February 1: Very Peri

Who chooses the colors of love?

My buddy Jason turned me on to a flash fiction challenge being put on by the Storytelling Collective. Each day for this month, they’re releasing a writing prompt; the idea is to write something very brief (I’m aiming for 300-500 words) inspired by the prompt. I’ve been feeling really stunted creatively, so I decided to join in, see if this helps get my wheels turning again. I started a day late, but I started!

The first prompt was Very Peri, which is this year’s Pantone color of the year. I ended up with a somewhat autobiographical character sketch of a graphic designer with some regrets….


Lexi stared through the computer screen, absentmindedly fingering the swatch her client had chosen. Why did it have to be periwinkle? She looked at the color name printed along the edge: Very Peri. It even rhymes with her name, she thought.

She set the swatch down next to her keyboard and looked out the window. Between the dusty aluminum slats of the venetian blinds, she saw drops of water slumping down the dirty glass. Where did the screen go? Lexi scowled. Has the screen always been missing from this window?

Rain poured steadily through a crack in the edge of the gutter and splashed into a puddle below. Lexi watched a few bits of mulch and grass float around in the current of the runoff. I should plant something in that flower bed this spring, she thought. Maybe foxglove. She would love that.

Lexi turned back to her computer and flicked the touchpad a few times. A cursor beckoned to her from the blank rectangle of the text editor. Ignoring the design work with its lurking deadline, she began to type.

Dear Kerry, I am so sorry. I wish —

Lexi pulled back from the keyboard and laced her fingers together. What did she wish?

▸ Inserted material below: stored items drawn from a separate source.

### src/rtl/esc_telemetry_poll_crc8_decoder.sv
// ----------------------------------------------------------------------------
// esc_telemetry_poll_crc8_decoder
// Round-robin telemetry poller with CRC-8 frame check and per-motor data age.
// ----------------------------------------------------------------------------
//  channel | dir | payload                                  | transfer
//  item    | in  | func, rx_byte, time_ms                   | valid && ready
//  result  | out | event_res, motor, decoded fields, age    | valid && ready
//  cfg     | in  | index, wdata (motor_count, boot, timeout)| valid && ready
//
//  One item per cycle unless refused. A tick is evaluated at its transfer
//  and registered into the finishing stage with its age memory read; the
//  result sits in the output register. Bytes give no result. The age memory
//  is read once per tick and written when a poll ends, with a bypass for a
//  write landing in the same cycle as the next read. Reset: startup phase,
//  all ages read as 255 through per-entry valid bits. A stalled result
//  holds the finishing stage; input is refused only while both are full.
// ----------------------------------------------------------------------------
module esc_telemetry_poll_crc8_decoder #(
    parameter int MAX_MOTORS = etpc_pkg::MAX_MOTORS_DEF,
    parameter int AGE_LIMIT  = etpc_pkg::AGE_LIMIT_DEF
) (
    input  logic                clk,
    input  logic                rst_n,
    etpc_item_if.sink           item,
    etpc_result_if.source       result,
    etpc_cfg_if.sink            cfg
);
    import etpc_pkg::*;

    localparam int MOTOR_W = (MAX_MOTORS > 1) ? $clog2(MAX_MOTORS) : 1;
    localparam int MC_W    = 4;
    localparam int CMP_W   = (MOTOR_W + 1 > MC_W) ? MOTOR_W + 1 : MC_W;
    localparam int FIDX_W  = $clog2(FRAME_BYTES);

    typedef enum logic [2:0] {
        PH_STARTUP = 3'b001,
        PH_READY   = 3'b010,
        PH_PENDING = 3'b100
    } phase_t;

    // Finishing stage control
    typedef struct packed {
        ev_t                ev;
        logic [MOTOR_W-1:0] motor;
        logic               fwd_hit;
        logic [7:0]         fwd_age;
    } s2_t;

    // Registers
    logic [3:0]         motor_count_reg;
    logic [15:0]        boot_delay_reg;
    logic [15:0]        timeout_reg;
    phase_t             phase_reg, phase_next;
    logic [31:0]        req_time_reg, req_time_next;
    logic [MOTOR_W-1:0] cur_motor_reg, cur_motor_next;
    logic [FCNT_W-1:0]  rx_cnt_reg, rx_cnt_next;
    logic               frame_open_reg, frame_open_next;
    logic [7:0]         crc_reg, crc_next;
    logic [7:0]         frame_reg [FRAME_BYTES];
    logic               s2_valid_reg;
    s2_t                s2_reg, s2_next;
    logic               out_valid_reg;
    result_t            out_reg, out_next;

    // Age memory and its valid bits
    logic [7:0]            age_mem [MAX_MOTORS];
    logic [MAX_MOTORS-1:0] age_vld_reg;
    logic [7:0]            age_rd_reg;
    logic                  age_rd_vld_reg;

    logic               item_xfer, tick_xfer, byte_xfer;
    logic               out_free, s2_move;
    logic               age_we;
    logic [7:0]         age_wdata, age_cur;
    logic [31:0]        deadline;
    logic [CMP_W-1:0]   motor_inc;
    logic               byte_store;

    // Handshake
    assign out_free   = !out_valid_reg || result.ready;
    assign s2_move    = s2_valid_reg && out_free;
    assign item.ready = !s2_valid_reg || out_free;
    assign cfg.ready  = 1'b1;
    assign item_xfer  = item.valid && item.ready;
    assign tick_xfer  = item_xfer && item.data.func;
    assign byte_xfer  = item_xfer && !item.data.func;
    assign byte_store = byte_xfer && frame_open_reg && (rx_cnt_reg < FCNT_W'(FRAME_BYTES));

    assign deadline  = req_time_reg + {16'h0000, timeout_reg};
    assign motor_inc = CMP_W'(cur_motor_reg) + CMP_W'(1);

    // Evaluate a tick against the poll state
    always_comb
    begin
        phase_next      = phase_reg;
        req_time_next   = req_time_reg;
        cur_motor_next  = cur_motor_reg;
        rx_cnt_next     = rx_cnt_reg;
        frame_open_next = frame_open_reg;
        crc_next        = crc_reg;
        s2_next.ev      = EV_WAIT;
        s2_next.motor   = cur_motor_reg;
        s2_next.fwd_hit = age_we && (s2_reg.motor == cur_motor_reg);
        s2_next.fwd_age = age_wdata;
        if (byte_store)
        begin
            rx_cnt_next = rx_cnt_reg + FCNT_W'(1);
            if (rx_cnt_reg < FCNT_W'(FRAME_BYTES - 1))
            begin
                crc_next = crc8_byte(crc_reg, item.data.rx_byte);
            end
        end
        if (tick_xfer)
        begin
            case (phase_reg)
                PH_READY:
                begin
                    req_time_next   = item.data.time_ms;
                    rx_cnt_next     = '0;
                    frame_open_next = 1'b1;
                    crc_next        = 8'h00;
                    phase_next      = PH_PENDING;
                    s2_next.ev      = EV_REQ;
                end
                PH_PENDING:
                begin
                    if (item.data.time_ms >= deadline)
                    begin
                        s2_next.ev = EV_TIMEOUT;
                    end
                    else if (rx_cnt_reg == FCNT_W'(FRAME_BYTES))
                    begin
                        s2_next.ev = (crc_reg == frame_reg[FRAME_BYTES-1]) ? EV_OK : EV_CRC;
                    end
                    if (s2_next.ev != EV_WAIT)
                    begin
                        phase_next = PH_READY;
                        if (motor_inc >= CMP_W'(motor_count_reg) ||
                            motor_inc >= CMP_W'(MAX_MOTORS))
                        begin
                            cur_motor_next = '0;
                        end
                        else
                        begin
                            cur_motor_next = motor_inc[MOTOR_W-1:0];
                        end
                    end
                end
                default:
                begin
                    if (item.data.time_ms >= {16'h0000, boot_delay_reg})
                    begin
                        phase_next = PH_READY;
                    end
                end
            endcase
        end
    end

    // Finish a tick: update the motor's age and build the result
    always_comb
    begin
        age_cur   = s2_reg.fwd_hit ? s2_reg.fwd_age : (age_rd_vld_reg ? age_rd_reg : AGE_RST);
        age_wdata = age_cur;
        case (s2_reg.ev)
            EV_OK:
            begin
                age_wdata = 8'h00;
            end
            EV_CRC, EV_TIMEOUT:
            begin
                if (age_cur < 8'(AGE_LIMIT))
                begin
                    age_wdata = age_cur + 8'd1;
                end
            end
            default:
            begin
                age_wdata = age_cur;
            end
        endcase
        age_we = s2_move && (s2_reg.ev == EV_OK || s2_reg.ev == EV_CRC ||
                             s2_reg.ev == EV_TIMEOUT);

        out_next             = '0;
        out_next.event_res   = s2_reg.ev;
        out_next.motor       = 3'(s2_reg.motor);
        out_next.data_age    = age_wdata;
        if (s2_reg.ev == EV_OK)
        begin
            out_next.temperature = frame_reg[0];
            out_next.voltage     = {frame_reg[1], frame_reg[2]};
            out_next.current     = {frame_reg[3], frame_reg[4]};
            out_next.consumption = {frame_reg[5], frame_reg[6]};
            out_next.rpm         = {frame_reg[7], frame_reg[8]};
        end
    end

    // Control registers
    always_ff @(posedge clk or negedge rst_n)
    begin
        if (!rst_n)
        begin
            motor_count_reg <= MOTOR_COUNT_RST;
            boot_delay_reg  <= BOOT_DELAY_RST;
            timeout_reg     <= TIMEOUT_RST;
            phase_reg       <= PH_STARTUP;
            req_time_reg    <= '0;
            cur_motor_reg   <= '0;
            rx_cnt_reg      <= '0;
            frame_open_reg  <= 1'b0;
            crc_reg         <= 8'h00;
            s2_valid_reg    <= 1'b0;
            out_valid_reg   <= 1'b0;
            age_vld_reg     <= '0;
        end
        else
        begin
            if (cfg.valid && cfg.ready)
            begin
                case (cfg.index)
                    CFG_MOTOR_COUNT: motor_count_reg <= cfg.wdata[3:0];
                    CFG_BOOT_DELAY:  boot_delay_reg  <= cfg.wdata;
                    CFG_TIMEOUT:     timeout_reg     <= cfg.wdata;
                    default:         motor_count_reg <= motor_count_reg;
                endcase
            end
            phase_reg      <= phase_next;
            req_time_reg   <= req_time_next;
            cur_motor_reg  <= cur_motor_next;
            rx_cnt_reg     <= rx_cnt_next;
            frame_open_reg <= frame_open_next;
            crc_reg        <= crc_next;
            if (tick_xfer)
            begin
                s2_valid_reg <= 1'b1;
            end
            else if (s2_move)
            begin
                s2_valid_reg <= 1'b0;
            end
            if (s2_move)
            begin
                out_valid_reg <= 1'b1;
            end
            else if (result.ready)
            begin
                out_valid_reg <= 1'b0;
            end
            if (age_we)
            begin
                age_vld_reg[s2_reg.motor] <= 1'b1;
            end
        end
    end

    // Payload registers: frame bytes, stage and output data
    always_ff @(posedge clk)
    begin
        if (byte_store)
        begin
            frame_reg[rx_cnt_reg[FIDX_W-1:0]] <= item.data.rx_byte;
        end
        if (tick_xfer)
        begin
            s2_reg <= s2_next;
        end
        if (s2_move)
        begin
            out_reg <= out_next;
        end
    end

    // Age memory: at most one write and one registered read per cycle, the read on a tick
    always_ff @(posedge clk)
    begin
        if (age_we)
        begin
            age_mem[s2_reg.motor] <= age_wdata;
        end
        if (tick_xfer)
        begin
            age_rd_reg     <= age_mem[cur_motor_reg];
            age_rd_vld_reg <= age_vld_reg[cur_motor_reg];
        end
    end

    assign result.valid = out_valid_reg;
    assign result.data  = out_reg;

`ifndef SYNTHESIS
    // A full finishing stage behind a stalled result blocks new items
    assert property (@(posedge clk) disable iff (!rst_n)
        (s2_valid_reg && out_valid_reg && !result.ready) |-> !item.ready)
        else $error("item accepted while finishing stage is blocked");

    // Byte count never passes the frame length
    assert property (@(posedge clk) disable iff (!rst_n)
        rx_cnt_reg <= FCNT_W'(FRAME_BYTES))
        else $error("frame byte count overrun");

    // A decoded frame always reports a fresh age
    assert property (@(posedge clk) disable iff (!rst_n)
        (result.valid && result.data.event_res == EV_OK) |-> (result.data.data_age == 8'h00))
        else $error("decoded frame with nonzero age");

    // Waiting for a reply implies an open frame
    assert property (@(posedge clk) disable iff (!rst_n)
        (phase_reg == PH_PENDING) |-> frame_open_reg)
        else $error("pending phase without open frame");
`endif

endmodule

— I wish we’d had more time.

She stopped. This is so dumb. Why am I doing this? She glanced out the window, started to choose the document, then caught herself and shook her head. No. I need to say this to her. Lexi started again.

Love is complicated. I wish I’d had more time to learn how to love you the way Dad did, the way Jamie did. I wish you’d had more time to see that I am not my mother.

She looked at the color swatch again, thinking of the woman who’d once loved the way the word felt in her mouth, or who rather enjoyed not saying whether it was a shade of blue or of purple. “Why choose,” she would say, “when it can be both?”

I’m sorry we never planted flowers together. 

The tears coated her cheeks and blurred her focus as she typed a final sentence.

I miss you.

Lexi slowly closed the lid on her laptop. I’ll try again tomorrow, she thought as she turned back to the window and the rain and the puddle.